Gays And God

By Lehman Weichselbaum - Jewish Week Correspondent

Days before the pivotal decision by the Conservative movement to allow rabbinical ordination of gays, speakers representing a range of opinions on homosexuality spoke to an equally diverse audience at the East Midwood Jewish Center.

Young, newlywed and Orthodox, Maurice and Rebeccah Applebaum lauded the panel’s handling of what Maurice called “a tough issue.” Though like her husband of five months, a member of the branch of Judaism with the hardest line on homosexuality, Rebeccah said, “None of us is perfectly observant. It’s not for us to make decisions on who to respect and who not.”

Added Maurice: “What is forbidden is for God to judge.”

The symposium panel, moderated by Rabbi Joseph Potasnik of Congregation Mt. Sinai in Brooklyn Heights, included representatives from all four major branches of Judaism. Sponsored by the Institute for Living Judaism in Brooklyn, the event produced a rough consensus among panelists that, if nothing else, gay Jews deserved some level of acceptance on a person-to-person human scale, questions of halachic legalities aside.

In the interest of gaining such common ground, Rabbi Sarah Lev, professor at the Reconstructionist Rabbinical College in Philadelphia, invoked the Talmudic precept of darchei shalom, the overriding injunction to pursue communal peace.

If a valid microcosm of sentiment in the larger Jewish world, this large point of seeming agreement, at the very least, marked a conspicuous step forward for gay Jewish activism across denominational lines. But not every member of the audience was buying it.

“It’s a dog-and-pony show,” commented Benjamin Schaeffer, an Orthodox Jew. “You’ve got an Orthodox rabbi preaching tolerance and acceptance and a homophobic Conservative rabbi”-an ironic polarity that to Shaeffer seemed pat and stage-managed toward a pro-gay tilt.

Schaeffer was referring to Rabbi Dov Linzer of Manhattan’s Orthodox Yeshiva Chovevei Torah, on the one hand, who cautioned against letting gays feel they were “rejected” by God, despite “legitimate” halachic prohibitions against specific actions, and to Rabbi Leonard Levy of the Conservative Jewish Center of Forest Hills West (and also a participant in the week’s decisions on gays by the Conservative movement), who aligned with the sexual prohibitions of Leviticus, chapter 18 as torah min hashamayim, or heaven’s law.

Yet Schaeffer, too, placed himself in the hate-the-sin-but-not-the-sinner camp, remarking to The Jewish Week, “How does Jack Abramoff merit an aliya [blessing of the Torah reading] but not a gay Jew?”
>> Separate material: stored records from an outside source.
### src/rtl/mem_port_arbiter.sv
// Round-robin arbiter sharing one multi-cycle memory port between the fetch (I) and data (D) sides.
// Each side has a one-deep request slot; one memory transaction is outstanding at a time.
module mem_port_arbiter #(
  parameter int ADDR_W = 32,
  parameter int DATA_W = 32
) (
  input  logic                clk,
  input  logic                rst_n,
  input  logic                imem_req,
  input  logic [ADDR_W-1:0]   imem_addr,
  input  logic [DATA_W/8-1:0] imem_rmask,
  output logic                imem_resp,
  output logic [DATA_W-1:0]   imem_rdata,
  input  logic                dmem_req,
  input  logic [ADDR_W-1:0]   dmem_addr,
  input  logic [DATA_W/8-1:0] dmem_rmask,
  input  logic [DATA_W/8-1:0] dmem_wmask,
  input  logic [DATA_W-1:0]   dmem_wdata,
  output logic                dmem_resp,
  output logic [DATA_W-1:0]   dmem_rdata,
  output logic                mem_req,
  output logic [ADDR_W-1:0]   mem_addr,
  output logic [DATA_W/8-1:0] mem_rmask,
  output logic [DATA_W/8-1:0] mem_wmask,
  output logic [DATA_W-1:0]   mem_wdata,
  input  logic                mem_resp,
  input  logic [DATA_W-1:0]   mem_rdata,
  output logic                proto_err
);

  localparam int MW = DATA_W / 8;
  localparam logic SIDE_I = 1'b0;
  localparam logic SIDE_D = 1'b1;

  typedef enum logic {IDLE = 1'b0, WAIT = 1'b1} state_t;

  state_t            state_r, state_nxt_s;
  logic              owner_r, last_grant_r;
  logic              pend_i_r, pend_d_r;
  logic [ADDR_W-1:0] i_addr_r, d_addr_r;
  logic [MW-1:0]     i_rmask_r, d_rmask_r, d_wmask_r;
  logic [DATA_W-1:0] d_wdata_r;
  logic              mem_req_r;
  logic [ADDR_W-1:0] mem_addr_r;
  logic [MW-1:0]     mem_rmask_r, mem_wmask_r;
  logic [DATA_W-1:0] mem_wdata_r;
  logic              proto_err_r;

  logic              issue_s, winner_s, resp_ok_s, owner_pend_s, other_pend_s;
  logic              clear_i_s, clear_d_s, drop_i_s, drop_d_s, spurious_s;
  logic              imem_resp_s, dmem_resp_s;
  logic [DATA_W-1:0] imem_rdata_s, dmem_rdata_s;

  // A response only counts while waiting and while the owner's slot is still outstanding.
  assign owner_pend_s = (owner_r == SIDE_D) ? pend_d_r : pend_i_r;
  assign other_pend_s = (owner_r == SIDE_D) ? pend_i_r : pend_d_r;
  assign resp_ok_s    = (state_r == WAIT) && mem_resp && owner_pend_s;
  assign spurious_s   = mem_resp && !resp_ok_s;
  assign clear_i_s    = resp_ok_s && (owner_r == SIDE_I);
  assign clear_d_s    = resp_ok_s && (owner_r == SIDE_D);
  // Re-request in the owner's own response cycle is legal: the capture replaces the clear.
  assign drop_i_s     = imem_req && pend_i_r && !clear_i_s;
  assign drop_d_s     = dmem_req && pend_d_r && !clear_d_s;

  // FSM state register.
  always_ff @(posedge clk or negedge rst_n) begin
    if (!rst_n) begin
      state_r <= IDLE;
    end else begin
      state_r <= state_nxt_s;
    end
  end

  // FSM next-state and issue/grant decision.
  always_comb begin
    issue_s     = 1'b0;
    winner_s    = SIDE_I;
    state_nxt_s = state_r;
    case (state_r)
      IDLE: begin
        if (pend_i_r || pend_d_r) begin
          issue_s     = 1'b1;
          state_nxt_s = WAIT;
          if (pend_i_r && pend_d_r) begin
            winner_s = ~last_grant_r;
          end else if (pend_d_r) begin
            winner_s = SIDE_D;
          end else begin
            winner_s = SIDE_I;
          end
        end else begin
          state_nxt_s = IDLE;
        end
      end
      WAIT: begin
        if (resp_ok_s) begin
          if (other_pend_s) begin
            issue_s     = 1'b1;
            winner_s    = ~owner_r;
            state_nxt_s = WAIT;
          end else begin
            state_nxt_s = IDLE;
          end
        end else begin
          state_nxt_s = WAIT;
        end
      end
      default: begin
        state_nxt_s = IDLE;
      end
    endcase
  end

  // Response routing: only the owner sees resp, rdata is zero outside resp.
  always_comb begin
    imem_resp_s  = clear_i_s;
    dmem_resp_s  = clear_d_s;
    imem_rdata_s = {DATA_W{1'b0}};
    dmem_rdata_s = {DATA_W{1'b0}};
    if (clear_i_s) begin
      imem_rdata_s = mem_rdata;
    end else begin
      imem_rdata_s = {DATA_W{1'b0}};
    end
    if (clear_d_s) begin
      dmem_rdata_s = mem_rdata;
    end else begin
      dmem_rdata_s = {DATA_W{1'b0}};
    end
  end

  // Fetch request slot.
  always_ff @(posedge clk or negedge rst_n) begin
    if (!rst_n) begin
      pend_i_r  <= 1'b0;
      i_addr_r  <= {ADDR_W{1'b0}};
      i_rmask_r <= {MW{1'b0}};
    end else if (imem_req && !drop_i_s) begin
      pend_i_r  <= 1'b1;
      i_addr_r  <= imem_addr;
      i_rmask_r <= imem_rmask;
    end else if (clear_i_s) begin
      pend_i_r  <= 1'b0;
    end
  end

  // Data request slot.
  always_ff @(posedge clk or negedge rst_n) begin
    if (!rst_n) begin
      pend_d_r  <= 1'b0;
      d_addr_r  <= {ADDR_W{1'b0}};
      d_rmask_r <= {MW{1'b0}};
      d_wmask_r <= {MW{1'b0}};
      d_wdata_r <= {DATA_W{1'b0}};
    end else if (dmem_req && !drop_d_s) begin
      pend_d_r  <= 1'b1;
      d_addr_r  <= dmem_addr;
      d_rmask_r <= dmem_rmask;
      d_wmask_r <= dmem_wmask;
      d_wdata_r <= dmem_wdata;
    end else if (clear_d_s) begin
      pend_d_r  <= 1'b0;
    end
  end

  // Memory-side command registers, held from issue until the response.
  always_ff @(posedge clk or negedge rst_n) begin
    if (!rst_n) begin
      mem_req_r    <= 1'b0;
      mem_addr_r   <= {ADDR_W{1'b0}};
      mem_rmask_r  <= {MW{1'b0}};
      mem_wmask_r  <= {MW{1'b0}};
      mem_wdata_r  <= {DATA_W{1'b0}};
      owner_r      <= SIDE_I;
      last_grant_r <= SIDE_D;
    end else begin
      mem_req_r <= issue_s;
      if (issue_s) begin
        owner_r      <= winner_s;
        last_grant_r <= winner_s;
        if (winner_s == SIDE_D) begin
          mem_addr_r  <= d_addr_r;
          mem_rmask_r <= d_rmask_r;
          mem_wmask_r <= d_wmask_r;
          mem_wdata_r <= d_wdata_r;
        end else begin
          mem_addr_r  <= i_addr_r;
          mem_rmask_r <= i_rmask_r;
          mem_wmask_r <= {MW{1'b0}};
          mem_wdata_r <= {DATA_W{1'b0}};
        end
      end else if (resp_ok_s) begin
        mem_rmask_r <= {MW{1'b0}};
        mem_wmask_r <= {MW{1'b0}};
      end
    end
  end

  // Sticky protocol-violation flag.
  always_ff @(posedge clk or negedge rst_n) begin
    if (!rst_n) begin
      proto_err_r <= 1'b0;
    end else begin
      proto_err_r <= proto_err_r | drop_i_s | drop_d_s | spurious_s;
    end
  end

  assign imem_resp  = imem_resp_s;
  assign imem_rdata = imem_rdata_s;
  assign dmem_resp  = dmem_resp_s;
  assign dmem_rdata = dmem_rdata_s;
  assign mem_req    = mem_req_r;
  assign mem_addr   = mem_addr_r;
  assign mem_rmask  = mem_rmask_r;
  assign mem_wmask  = mem_wmask_r;
  assign mem_wdata  = mem_wdata_r;
  assign proto_err  = proto_err_r;

endmodule
File: src/rtl/uart_cmd_framer.sv
// uart_cmd_framer: hunts SYNC_BYTE and frames opcode/len/payload (+checksum when UART_CMD_CHECKSUM_EN) into a held command.
// Latency: cmd_valid_o rises the cycle after the final byte; err_o/err_code_o pulse the cycle after detection.
// Backpressure: command held until cmd_valid_o && cmd_ready_i; bytes arriving meanwhile are dropped with OVERRUN.

module uart_cmd_framer #(
    parameter int         MAX_PAYLOAD    = 8,
    parameter int         TIMEOUT_CLOCKS = 1000,
    parameter logic [7:0] SYNC_BYTE      = 8'hA5,
    localparam int        LW             = $clog2(MAX_PAYLOAD + 1)
) (
    input  logic                     clock,
    input  logic                     reset,
    input  logic [7:0]               byte_i,
    input  logic                     byte_valid_i,
    output logic [7:0]               cmd_opcode_o,
    output logic [LW-1:0]            cmd_len_o,
    output logic [8*MAX_PAYLOAD-1:0] cmd_payload_o,
    output logic                     cmd_valid_o,
    input  logic                     cmd_ready_i,
    output logic                     err_o,
    output logic [1:0]               err_code_o,
    output logic                     busy_o
);

    localparam int         TW          = $clog2(TIMEOUT_CLOCKS);
    localparam logic [TW-1:0] TMO_LAST = TW'(TIMEOUT_CLOCKS - 1);
    localparam logic [7:0] MAX_LEN     = 8'(MAX_PAYLOAD);
    localparam logic [1:0] ERR_LEN     = 2'd0;
`ifdef UART_CMD_CHECKSUM_EN
    localparam logic [1:0] ERR_CSUM    = 2'd1;
`endif
    localparam logic [1:0] ERR_TIMEOUT = 2'd2;
    localparam logic [1:0] ERR_OVERRUN = 2'd3;

    typedef enum logic [2:0] {
        S_SYNC,
        S_OPCODE,
        S_LEN,
        S_PAYLOAD,
`ifdef UART_CMD_CHECKSUM_EN
        S_CSUM,
`endif
        S_HOLD
    } state_t;

`ifdef UART_CMD_CHECKSUM_EN
    localparam state_t BODY_DONE = S_CSUM;
`else
    localparam state_t BODY_DONE = S_HOLD;
`endif

    state_t                        state_q, state_d;
    logic [7:0]                    opcode_q;
    logic [LW-1:0]                 len_q;
    logic [LW-1:0]                 idx_q;
    logic [MAX_PAYLOAD-1:0][7:0]   payload_q;
    logic [TW-1:0]                 tmo_q;
    logic                          frame_start, load_opcode, load_len, store_byte;
    logic                          err_d;
    logic [1:0]                    err_code_d;
    logic                          timed, tmo_expire;
`ifdef UART_CMD_CHECKSUM_EN
    logic [7:0]                    sum_q;
    logic [7:0]                    csum_total;
    assign csum_total = sum_q + byte_i;
`endif

    // Timeout only runs while a frame is partially received.
    always_comb begin
        timed = (state_q == S_OPCODE) || (state_q == S_LEN) || (state_q == S_PAYLOAD);
`ifdef UART_CMD_CHECKSUM_EN
        timed = timed || (state_q == S_CSUM);
`endif
        tmo_expire = timed && !byte_valid_i && (tmo_q == TMO_LAST);
    end

    always_ff @(posedge clock or posedge reset) begin
        if (reset) begin
            state_q <= S_SYNC;
        end else begin
            state_q <= state_d;
        end
    end

    always_comb begin
        state_d     = state_q;
        frame_start = 1'b0;
        load_opcode = 1'b0;
        load_len    = 1'b0;
        store_byte  = 1'b0;
        err_d       = 1'b0;
        err_code_d  = err_code_o;
        case (state_q)
            S_SYNC: begin
                if (byte_valid_i && byte_i == SYNC_BYTE) begin
                    frame_start = 1'b1;
                    state_d     = S_OPCODE;
                end
            end
            S_OPCODE: begin
                if (byte_valid_i) begin
                    load_opcode = 1'b1;
                    state_d     = S_LEN;
                end
            end
            S_LEN: begin
                if (byte_valid_i) begin
                    if (byte_i > MAX_LEN) begin
                        err_d      = 1'b1;
                        err_code_d = ERR_LEN;
                        state_d    = S_SYNC;
                    end else begin
                        load_len = 1'b1;
                        state_d  = (byte_i == 8'd0) ? BODY_DONE : S_PAYLOAD;
                    end
                end
            end
            S_PAYLOAD: begin
                if (byte_valid_i) begin
                    store_byte = 1'b1;
                    if (idx_q == len_q - LW'(1)) begin
                        state_d = BODY_DONE;
                    end
                end
            end
`ifdef UART_CMD_CHECKSUM_EN
            S_CSUM: begin
                if (byte_valid_i) begin
                    if (csum_total == 8'd0) begin
                        state_d = S_HOLD;
                    end else begin
                        err_d      = 1'b1;
                        err_code_d = ERR_CSUM;
                        state_d    = S_SYNC;
                    end
                end
            end
`endif
            S_HOLD: begin
                // A byte here is lost, but a same-cycle handshake still completes.
                if (byte_valid_i) begin
                    err_d      = 1'b1;
                    err_code_d = ERR_OVERRUN;
                end
                if (cmd_ready_i) begin
                    state_d = S_SYNC;
                end
            end
            default: state_d = S_SYNC;
        endcase
        if (tmo_expire) begin
            err_d      = 1'b1;
            err_code_d = ERR_TIMEOUT;
            state_d    = S_SYNC;
        end
    end

    always_ff @(posedge clock or posedge reset) begin
        if (reset) begin
            opcode_q  <= '0;
            len_q     <= '0;
            idx_q     <= '0;
            payload_q <= '0;
`ifdef UART_CMD_CHECKSUM_EN
            sum_q     <= '0;
`endif
        end else begin
            if (frame_start) begin
                opcode_q  <= '0;
                len_q     <= '0;
                idx_q     <= '0;
                payload_q <= '0;
`ifdef UART_CMD_CHECKSUM_EN
                sum_q     <= '0;
`endif
            end
            if (load_opcode) begin
                opcode_q <= byte_i;
            end
            if (load_len) begin
                len_q <= byte_i[LW-1:0];
            end
            if (store_byte) begin
                for (int k = 0; k < MAX_PAYLOAD; k++) begin
                    if (idx_q == LW'(k)) begin
                        payload_q[k] <= byte_i;
                    end
                end
                idx_q <= idx_q + LW'(1);
            end
`ifdef UART_CMD_CHECKSUM_EN
            if (load_opcode || load_len || store_byte) begin
                sum_q <= sum_q + byte_i;
            end
`endif
        end
    end

    always_ff @(posedge clock or posedge reset) begin
        if (reset) begin
            tmo_q <= '0;
        end else if (byte_valid_i || !timed || tmo_expire) begin
            tmo_q <= '0;
        end else begin
            tmo_q <= tmo_q + TW'(1);
        end
    end

    always_ff @(posedge clock or posedge reset) begin
        if (reset) begin
            err_o      <= 1'b0;
            err_code_o <= 2'd0;
        end else begin
            err_o      <= err_d;
            err_code_o <= err_code_d;
        end
    end

    assign cmd_valid_o   = (state_q == S_HOLD);
    assign busy_o        = (state_q != S_SYNC);
    assign cmd_opcode_o  = opcode_q;
    assign cmd_len_o     = len_q;
    assign cmd_payload_o = payload_q;

endmodule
Rabbi Lev advocated weighing “ideas informed by their time against ideas informed by our time.” More radically, Rabbi Ayelet Cohen of Congregation Beth Simchat Torah in Greenwich Village declared, “We must move beyond tolerance and acceptance to celebration of the glorious diversity that exists in our Jewish world.”

One of the sharpest points of contention was over the need for therapy. Rabbi Levy suggested therapy might be appropriate in select cases where the subject is conflicted over his or her sexuality.

(Rabbi Levy took public issue with a recent report in The Jewish Week which he said ascribed to him a belief that therapy was a panacea for all cases of homosexuality.)

On the other hand, Rabbi Linzer rejected the recourse of reparative therapy as “ineffective and counterproductive” leading to many cases of depression and suicide.

Elsewhere, Rabbi Gordon Tucker of the Temple Israel Center in White Plains replayed the position he has injected into the Conservatives’ gay rights debate, calling for a “normalization” of homosexual conduct within Jewish life.

Rabbi Carie Carter of the Park Slope Jewish Center, sitting in the audience, later talked of her own synagogue as a haven for “sharing strength and love, where gays and lesbians could feel comfortable.”

Audience member Walter Adelstein thought the talk valuable for opening up thinking on “how people handle loneliness and the need for companionship.”

“You have to feel sympathetic to people who are forced to bite the bullet because of their sexual life,” he said. “You’re not looking to make an end run around a sin. At the same time, if a gay couple wants to be better people they should be encouraged.”